_Given records_
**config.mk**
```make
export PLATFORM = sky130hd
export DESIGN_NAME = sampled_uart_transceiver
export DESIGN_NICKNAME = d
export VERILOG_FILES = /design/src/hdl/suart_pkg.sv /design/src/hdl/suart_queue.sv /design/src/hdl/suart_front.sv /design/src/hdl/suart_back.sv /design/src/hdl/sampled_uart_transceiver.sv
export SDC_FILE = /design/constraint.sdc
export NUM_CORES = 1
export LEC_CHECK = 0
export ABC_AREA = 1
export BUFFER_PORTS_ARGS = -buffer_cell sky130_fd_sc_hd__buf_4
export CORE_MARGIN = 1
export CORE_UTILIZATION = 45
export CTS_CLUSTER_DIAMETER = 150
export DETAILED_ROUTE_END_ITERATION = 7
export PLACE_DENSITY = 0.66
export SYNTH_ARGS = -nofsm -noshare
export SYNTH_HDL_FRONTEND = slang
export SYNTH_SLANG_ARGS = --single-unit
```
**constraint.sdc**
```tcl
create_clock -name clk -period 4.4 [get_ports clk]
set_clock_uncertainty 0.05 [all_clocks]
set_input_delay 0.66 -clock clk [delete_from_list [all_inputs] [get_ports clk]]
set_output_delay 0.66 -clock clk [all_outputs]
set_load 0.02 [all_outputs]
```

_Exercise directions_
Copy the listing in full. Match it word for word.

_Finished exercise_
**config.mk**
```make
export PLATFORM = sky130hd
export DESIGN_NAME = sampled_uart_transceiver
export DESIGN_NICKNAME = d
export VERILOG_FILES = /design/src/hdl/suart_pkg.sv /design/src/hdl/suart_queue.sv /design/src/hdl/suart_front.sv /design/src/hdl/suart_back.sv /design/src/hdl/sampled_uart_transceiver.sv
export SDC_FILE = /design/constraint.sdc
export NUM_CORES = 1
export LEC_CHECK = 0
export ABC_AREA = 1
export BUFFER_PORTS_ARGS = -buffer_cell sky130_fd_sc_hd__buf_4
export CORE_MARGIN = 1
export CORE_UTILIZATION = 45
export CTS_CLUSTER_DIAMETER = 150
export DETAILED_ROUTE_END_ITERATION = 7
export PLACE_DENSITY = 0.66
export SYNTH_ARGS = -nofsm -noshare
export SYNTH_HDL_FRONTEND = slang
export SYNTH_SLANG_ARGS = --single-unit
```
**constraint.sdc**
```tcl
create_clock -name clk -period 4.4 [get_ports clk]
set_clock_uncertainty 0.05 [all_clocks]
set_input_delay 0.66 -clock clk [delete_from_list [all_inputs] [get_ports clk]]
set_output_delay 0.66 -clock clk [all_outputs]
set_load 0.02 [all_outputs]
```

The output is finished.